There was one perfect moment when I could hear the music across the lake as I passed the half-mile mark. As I rounded the corner to see Mom standing at the bench that marked our usual starting point on the Forest Preserve path near our house. It would be our last run here before we moved for the new school year, but I had to squeeze out one last day with my favorite cross-country coach before I left her team. When my dad’s company went bankrupt in 2018, I didn’t expect him to struggle to find a job for so long. And then I really didn’t expect him to get a job two hours away from where we lived. My parents compromised to move in between my mom’s school and dad’s new company, but neither of them consulted my brother or me on this decision.
“I don’t understand why we can’t just stay at the school,” I bemoaned for the millionth time as we loaded up the Subaru with Mom’s stereo loaded into the trunk.
Mom pressed her lips together as she always did when I asked my repetitive questions, but she took a moment to respond this time. It was my last-ditch effort to get her to let me stay. I had been with her since sixth-grade Track, and I wanted to start ninth grade on her Cross Country team at the high school. At least I had it better than my brother starting his sophomore year.

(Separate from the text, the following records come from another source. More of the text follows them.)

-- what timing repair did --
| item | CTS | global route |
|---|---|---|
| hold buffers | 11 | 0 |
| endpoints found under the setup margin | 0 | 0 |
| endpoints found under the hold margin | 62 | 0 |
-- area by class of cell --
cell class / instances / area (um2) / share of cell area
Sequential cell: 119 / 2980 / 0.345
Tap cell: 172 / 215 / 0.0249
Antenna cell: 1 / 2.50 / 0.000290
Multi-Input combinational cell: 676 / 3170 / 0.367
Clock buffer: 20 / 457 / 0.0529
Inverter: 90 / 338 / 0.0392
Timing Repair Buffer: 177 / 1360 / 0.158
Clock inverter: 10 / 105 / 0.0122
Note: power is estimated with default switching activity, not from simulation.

“Kaitlynn, this is our deal. Otherwise, you would never see your dad.”
I sighed but admitted defeat. Losing two hours a day with Dad was more than I would lose with Mom, especially with how fast I run. My parents had found an old farmhouse on the most direct route between their two jobs, and we wouldn’t be far from our new school although it was much smaller than where my mom taught. The future team I had envisioned of 100 girls quickly shrank to five. The coach practically screamed when I called to talk about joining. It didn’t hurt that my last name carried a lot of weight from my mom and all. Don’t get me wrong, she was a great math teacher but people cared a whole heck of a lot more about a State title than Pre-Algebra.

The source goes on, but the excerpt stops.